Lucius Cornelius Cinna (praetor 44 BC)
Lucius Cornelius Cinna | |
---|---|
Born | c. 100 BC |
Died | after 44 BC |
Nationality | Roman |
Office | Praetor (44 BC) |
Children | 3 |
Relatives | Lucius Cornelius Cinna (father) Cornelia, wife of Caesar (sister) |
Lucius Cornelius Cinna (c. 100 BC – after 44 BC) was a politician in the Roman Republic. He came from a noble family which had gained prominence during the civil wars of the 80s BC, but lost their political rights for opposing the dictator Sulla. Cinna sought better fortune for himself by joining the failed rebellions of Lepidus and Sertorius in the 70s BC, but was recalled to Rome and granted amnesty with the support of his brother-in-law, Julius Caesar. Cinna remained debarred from public office, however, an impediment only rescinded by Caesar when he crossed the Rubicon and took control of Rome in 49 BC.

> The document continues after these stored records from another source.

==> config.mk <==
export PLATFORM = sky130hd
export DESIGN_NAME = cache_ctrl
export DESIGN_NICKNAME = d
export VERILOG_FILES = /design/src/logic/cache_pkg.sv /design/src/logic/cache_ctrl.sv
export SDC_FILE = /design/constraint.sdc
export NUM_CORES = 1
export LEC_CHECK = 0
export BUFFER_PORTS_ARGS = -buffer_cell sky130_fd_sc_hd__buf_2
export CORE_MARGIN = 5
export CORE_UTILIZATION = 35
export CTS_CLUSTER_DIAMETER = 150
export DETAILED_ROUTE_END_ITERATION = 8
export PLACE_DENSITY = 0.77
export SLEW_MARGIN = 15
export SYNTH_ARGS = -nofsm -noshare
export SYNTH_HDL_FRONTEND = slang
export SYNTH_SLANG_ARGS = --single-unit
==> constraint.sdc <==
create_clock -name clk -period 3.1 [get_ports clk]
set_input_delay 0.155 -clock clk [delete_from_list [all_inputs] [get_ports clk]]
set_output_delay 0.155 -clock clk [all_outputs]
set_load 0.01 [all_outputs]
==> src/logic/cache_pkg.sv <==
package cache_pkg;

  // --------------------------------------
  // address and data widths
  // --------------------------------------
  // byte address
  localparam int ADDR_BITS = 32;
  // processor data word
  localparam int WORD_BITS = 32;
  // words per cache line
  localparam int LINE_WORDS = 8;
  localparam int LINE_BITS = LINE_WORDS * WORD_BITS;
  // word select inside a line
  localparam int OFFSET_BITS = 3;
  // byte bits below the word, not used for lookup
  localparam int BYTE_BITS = 2;

  // two ways only, one lru bit per set
  localparam int WAYS = 2;

  // --------------------------------------
  // data types
  // --------------------------------------
  typedef logic [WORD_BITS-1:0] word_t;
  typedef logic [LINE_BITS-1:0] line_t;
  typedef logic [WORD_BITS/8-1:0] be_t;
  typedef logic [ADDR_BITS-1:0] addr_t;
  typedef logic [OFFSET_BITS-1:0] offset_t;
  // one-hot way select
  typedef logic [WAYS-1:0] way_t;

  // --------------------------------------
  // controller states
  // --------------------------------------
  typedef enum logic [2:0] {
    // waiting for a request, ready high
    IDLE,
    // tag compare, then hit service or miss dispatch
    LOOKUP,
    // dirty victim goes out to memory
    EVICT,
    // line read command
    FILL_REQ,
    // wait for returned line, data array written here
    FILL_WAIT,
    // tag, valid, dirty and lru update for the filled way
    FILL_WRITE
  } ctrl_state_e;

endpackage

==> src/logic/cache_ctrl.sv <==
module cache_ctrl #(
  parameter int IDX_BITS = 4,
  localparam int TAG_BITS = cache_pkg::ADDR_BITS - IDX_BITS
                            - cache_pkg::OFFSET_BITS - cache_pkg::BYTE_BITS
) (
  input  logic                clk,
  input  logic                reset,
  // processor side
  input  cache_pkg::addr_t    a,
  input  cache_pkg::be_t      be,
  input  logic                read,
  input  logic                write,
  input  cache_pkg::word_t    wd,
  output logic                ready,
  output logic                rd_valid,
  output cache_pkg::word_t    rd,
  // registered request to both stores
  output logic [IDX_BITS-1:0] index,
  output logic [TAG_BITS-1:0] req_tag,
  output cache_pkg::offset_t  req_offset,
  output cache_pkg::be_t      req_be,
  output cache_pkg::word_t    req_wd,
  // tag store results
  input  cache_pkg::way_t     hit_way,
  input  cache_pkg::way_t     victim_way,
  input  logic                victim_dirty,
  input  logic [TAG_BITS-1:0] victim_tag,
  // data store results
  input  cache_pkg::word_t    hit_word,
  input  cache_pkg::word_t    fill_word,
  // store strobes
  output cache_pkg::way_t     tag_write,
  output cache_pkg::way_t     word_write,
  output cache_pkg::way_t     fill_write,
  output logic                hit_update,
  output logic                dirty_set,
  output logic                fill_merge,
  // memory side
  output cache_pkg::addr_t    mm_a,
  output logic                mm_read,
  output logic                mm_write,
  input  logic                mm_ready,
  input  logic                mm_readdata_valid
);

  import cache_pkg::*;

  localparam int LINE_OFS = OFFSET_BITS + BYTE_BITS;

  ctrl_state_e state;
  ctrl_state_e state_next;

  logic accept;
  // second lookup cycle, compare results registered
  logic lookup_done;
  logic req_write;
  logic rd_valid_next;
  way_t hit_way_q;
  logic victim_dirty_q;

  assign ready = (state == IDLE);
  assign accept = ready && (read || write);

  // --------------------------------------
  // request register
  // --------------------------------------
  always_ff @(posedge clk) begin
    if (accept) begin
      req_tag <= a[ADDR_BITS-1 -: TAG_BITS];
      index <= a[LINE_OFS +: IDX_BITS];
      req_offset <= a[BYTE_BITS +: OFFSET_BITS];
      req_be <= be;
      req_wd <= wd;
    end
    // compare results from the first lookup cycle
    if (state == LOOKUP && !lookup_done) begin
      hit_way_q <= hit_way;
      victim_dirty_q <= victim_dirty;
    end
    // read data, hit word or word of the returned line
    if (state == LOOKUP && lookup_done && (|hit_way_q) && !req_write) begin
      rd <= hit_word;
    end else if (state == FILL_WAIT && mm_readdata_valid && !req_write) begin
      rd <= fill_word;
    end
  end

  // --------------------------------------
  // state and control flops
  // --------------------------------------
  always_ff @(posedge clk) begin
    if (reset) begin
      state <= IDLE;
      lookup_done <= 1'b0;
      req_write <= 1'b0;
      rd_valid <= 1'b0;
    end else begin
      state <= state_next;
      lookup_done <= (state == LOOKUP) && !lookup_done;
      rd_valid <= rd_valid_next;
      if (accept) begin
        req_write <= write;
      end
    end
  end

  // --------------------------------------
  // next state and strobes
  // --------------------------------------
  always_comb begin
    state_next = state;
    rd_valid_next = 1'b0;
    tag_write = '0;
    word_write = '0;
    fill_write = '0;
    hit_update = 1'b0;
    dirty_set = 1'b0;
    fill_merge = 1'b0;
    mm_read = 1'b0;
    mm_write = 1'b0;
    // line address of the request by default
    mm_a = {req_tag, index, {LINE_OFS{1'b0}}};
    case (state)
      IDLE: begin
        if (accept) begin
          state_next = LOOKUP;
        end
      end
      LOOKUP: begin
        if (lookup_done) begin
          if (|hit_way_q) begin
            hit_update = 1'b1;
            dirty_set = req_write;
            word_write = req_write ? hit_way_q : '0;
            rd_valid_next = !req_write;
            state_next = IDLE;
          end else if (victim_dirty_q) begin
            state_next = EVICT;
          end else begin
            state_next = FILL_REQ;
          end
        end
      end
      EVICT: begin
        // victim line goes to its own address
        mm_a = {victim_tag, index, {LINE_OFS{1'b0}}};
        if (mm_ready) begin
          mm_write = 1'b1;
          state_next = FILL_REQ;
        end
      end
      FILL_REQ: begin
        if (mm_ready) begin
          mm_read = 1'b1;
          state_next = FILL_WAIT;
        end
      end
      FILL_WAIT: begin
        // line only valid with the pulse, store it now
        if (mm_readdata_valid) begin
          fill_write = victim_way;
          fill_merge = req_write;
          state_next = FILL_WRITE;
        end
      end
      FILL_WRITE: begin
        tag_write = victim_way;
        dirty_set = req_write;
        rd_valid_next = !req_write;
        state_next = IDLE;
      end
      default: begin
        state_next = IDLE;
      end
    endcase
  end

  // --------------------------------------
  // checks
  // --------------------------------------
  a_mm_excl : assert property (@(posedge clk) disable iff (reset)
    !(mm_read && mm_write));

  a_mm_ready : assert property (@(posedge clk) disable iff (reset)
    (mm_read || mm_write) |-> mm_ready);

endmodule

==> impl_metrics.tcl <==
set metrics [dict create \
    use_met2 0.3590 \
    routed_via_density 4.733 \
    syn_inst 232 \
    rsz0062_at_grt "no" \
    crit_path_start "state[0]" \
    final_nets 771 \
    gp_congestion 0.8510 \
    drtAntennaViolNets 0 \
    insertion_delay_ns 0.35 \
    filler_cell_count 947 \
    synth_top_area_share 0.7169 \
    coreArea_mm2 0.01191 \
    overflow 0 \
    required_ns 3.19 \
    die_w_um 119.9 \
    seq_area_frac_synth 0.7453 \
    outcome "completed" \
    layout_common_cells "301 x buf_2, 101 x edfxtp_1, 69 x dlygate4sd3_1, 53 x mux2_2, 9 x clkbuf_16" \
    rows 40 \
    clkTransAtPathRegs_ns 0.07 \
    synth_seq_cells 107 \
    synth_area_leader_cell "edfxtp_1" \
    critPathCaptureType "flop" \
    fp.dieH_um 119.9 \
    cts_max_level 3 \
    yosysUniqueCellTypes 32 \
    power.density_mw_per_mm2 501.4 \
    skew_ns 0.007315 \
    use_met3 0.07304 \
    syn_area_mm2 0.004230 \
    start_kind "flop" \
    cts.repair.resized 0 \
    grt_busiest_layer "met2" \
    use_met1 0.1976 \
    preCtsSetupSlack_ns 0.8502 \
    drv_cap 0 \
    finalSetupViolCount 0 \
    worst_slew_pin_slew_ns 0.5195 \
    fmax_mhz 440.2 \
    die_area_mm2 0.01439 \
    power.leakage_nw 3.018 \
    wirelength_um 14560 \
    totalNegativeSetupSlack_ns 0 \
    fin_crit_sh 0.7329 \
    first_pass_iters 5 \
    hold_path_class "in -> reg" \
    syn_to_final_growth_pct 62.38 \
    grt_pass1_vias 3932 \
    layout-drive-gt1-share 0.6246 \
    io_buffers 301 \
    vias 3597 \
    cp_max_fo 32 \
    numCtsBuffers 9 \
    slew_headroom 0.6500 \
    ios 309 \
    drc 0 \
    start_util 0.3551 \
    fin_ws_ns 0.8281 \
    final_common_cell "buf_2" \
    finalHoldViolCount 0 \
    worst_ep_arrival_time_ns 2.37 \
    path_class "reg -> reg" \
    yosys_warnings 0 \
    fin_crit_ns 2.272 \
    slew_viol_final 0 \
    grt_pass1_wl_um 21480 \
    r2r_start "state[0]" \
    hpwlAfterDp_um 10460 \
    synth_area_leaders "edfxtp_1 72%, mux2_2 14%, dfxtp_1 2.8%" \
    grt_max_degree 45 \
    cts.path.max_buffers 2 \
    syn_area_per_cell_um2 18.23 \
    hp-start "reset" \
    reg2reg_slack_ns 0.83 \
    wl_per_cell_um 19.16 \
    track_usage 0.1972 \
    cts_tree "built" \
    antenna_found_initial 3 \
    peakVddDrop_uv 295.1 \
    cts_sinks 107 \
    cts_root_buf "clkbuf_16" \
    drt_iter0_drc 232 \
]
## cells by family after synthesis
| group | count (synthesis) | share of synthesized area |
|---|---|---|
| other | 1 | 0.0008865 |
| flip-flops | 107 | 0.7453 |
| AND/OR/NAND/NOR | 37 | 0.05265 |
| AO/OA/AOI/OAI | 14 | 0.02485 |
| buffers and inverters | 18 | 0.02987 |
| multiplexers | 55 | 0.1464 |
## cell type report
class | instances | area, um2 | area share
flip-flops and latches | 107 | 3153 | 0.4590
repair buffers | 375 | 2247 | 0.3271
multi-input cells | 111 | 973.4 | 0.1417
clock buffers | 9 | 225.2 | 0.03279
well taps | 147 | 183.9 | 0.02678
clock inverters | 7 | 75.07 | 0.01093
diodes | 3 | 7.507 | 0.001093
inverters | 1 | 3.754 | 0.0005464
## timing repair
| action | in CTS | in global routing |
|---|---|---|
| hold buffers | 69 | 0 |
| buffers inserted | 0 | 0 |
| hold endpoints to repair | 69 | 0 |
## per-layer routing
| layer | wire [um] | part of all wire | vias up |
|---|---|---|---|
| li1 | - | - | 1633 |
| met1 | 4863 | 0.33 | 1699 |
| met2 | 7853 | 0.54 | 241 |
| met3 | 1488 | 0.10 | 24 |
| met4 | 355 | 0.024 | 0 |
| met5 | 0 | 0 | - |
## critical path, cell delays in order, from the launching register on
cell	delay [ns]
dfxtp_1	0.58
or3b_4	0.48
nor3_4	0.17
buf_4	0.38
mux2_2	0.39
## worst paths after layout
| kind | end | depth (start not counted) |
|---|---|---|
| hold reg to reg | lookup_done | 1 |
| setup reg to reg | rd[6] | 4 |
| setup / recovery | rd[6] | 4 |
| hold / removal | state[0] | 2 |
## where the power goes
| group | internal, mW | total, mW | switching, mW |
|---|---|---|---|
| clock | 0.632 | 1.16 | 0.525 |
| sequential | 1.70 | 1.75 | 0.0478 |
| combinational | 0.274 | 0.534 | 0.260 |
## per-stage QoR
step / instance area (um2) / std cells / total power, mW / hold WS, ns / utilization
2_1_floorplan: 4245 / 236 / 1.981 / 0.2241 / -
3_3_place_gp: 5871 / 672 / 2.217 / 0.3323 / 0.4929
3_5_place_dp: 5871 / 672 / 2.237 / 0.3331 / 0.4929
5_1_grt: 6869 / 760 / 3.595 / 0.05210 / 0.5767
6_report: 6869 / 760 / 3.444 / 0.05774 / 0.5767
4_1_cts: 6862 / 757 / 3.473 / 0.03392 / 0.5761
## sequential cells by signal, summed over array words and instances, names as in the netlist
register and cells:
req_be 4, rd 32, lookup_done 1, req_tag 23, req_offset 3, req_write 1, state 3, rd_valid 1
victim_dirty_q 1, index 4, hit_way_q 2, req_wd 32
## synthesized netlist by cell type, drive strengths merged
cell type and number:
nand3 1, and4b 1, nor3b 1, nand2b 1, o21ba 2, and3 4, o21ai 4, nor3 7
mux2 55, or3b 1, a21oi 1, nor2b 4, and2 6, o211ai 1, clkbuf 3, nor4 1
nor2 7, buf 14, edfxtp 101, conb 1, dfxtp 6, a21bo 1, inv 1, nand2 3
a32oi 2, o21a 1, a211oi 1, o311a 1
Power figures use the tool's default switching activity.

Cinna held the senior office of praetor during Caesar's dictatorship, but nonetheless harbored republican sympathies and disapproved of Caesar's politics. Cinna gave a public speech approving of Caesar's assassination in 44, for which he was twice almost lynched by an angry mob of the dictator's supporters. Cinna was proscribed by the Second Triumvirate and died during the subsequent civil wars. He married Pompeia, daughter of Caesar's old enemy Pompey, and had issue by her.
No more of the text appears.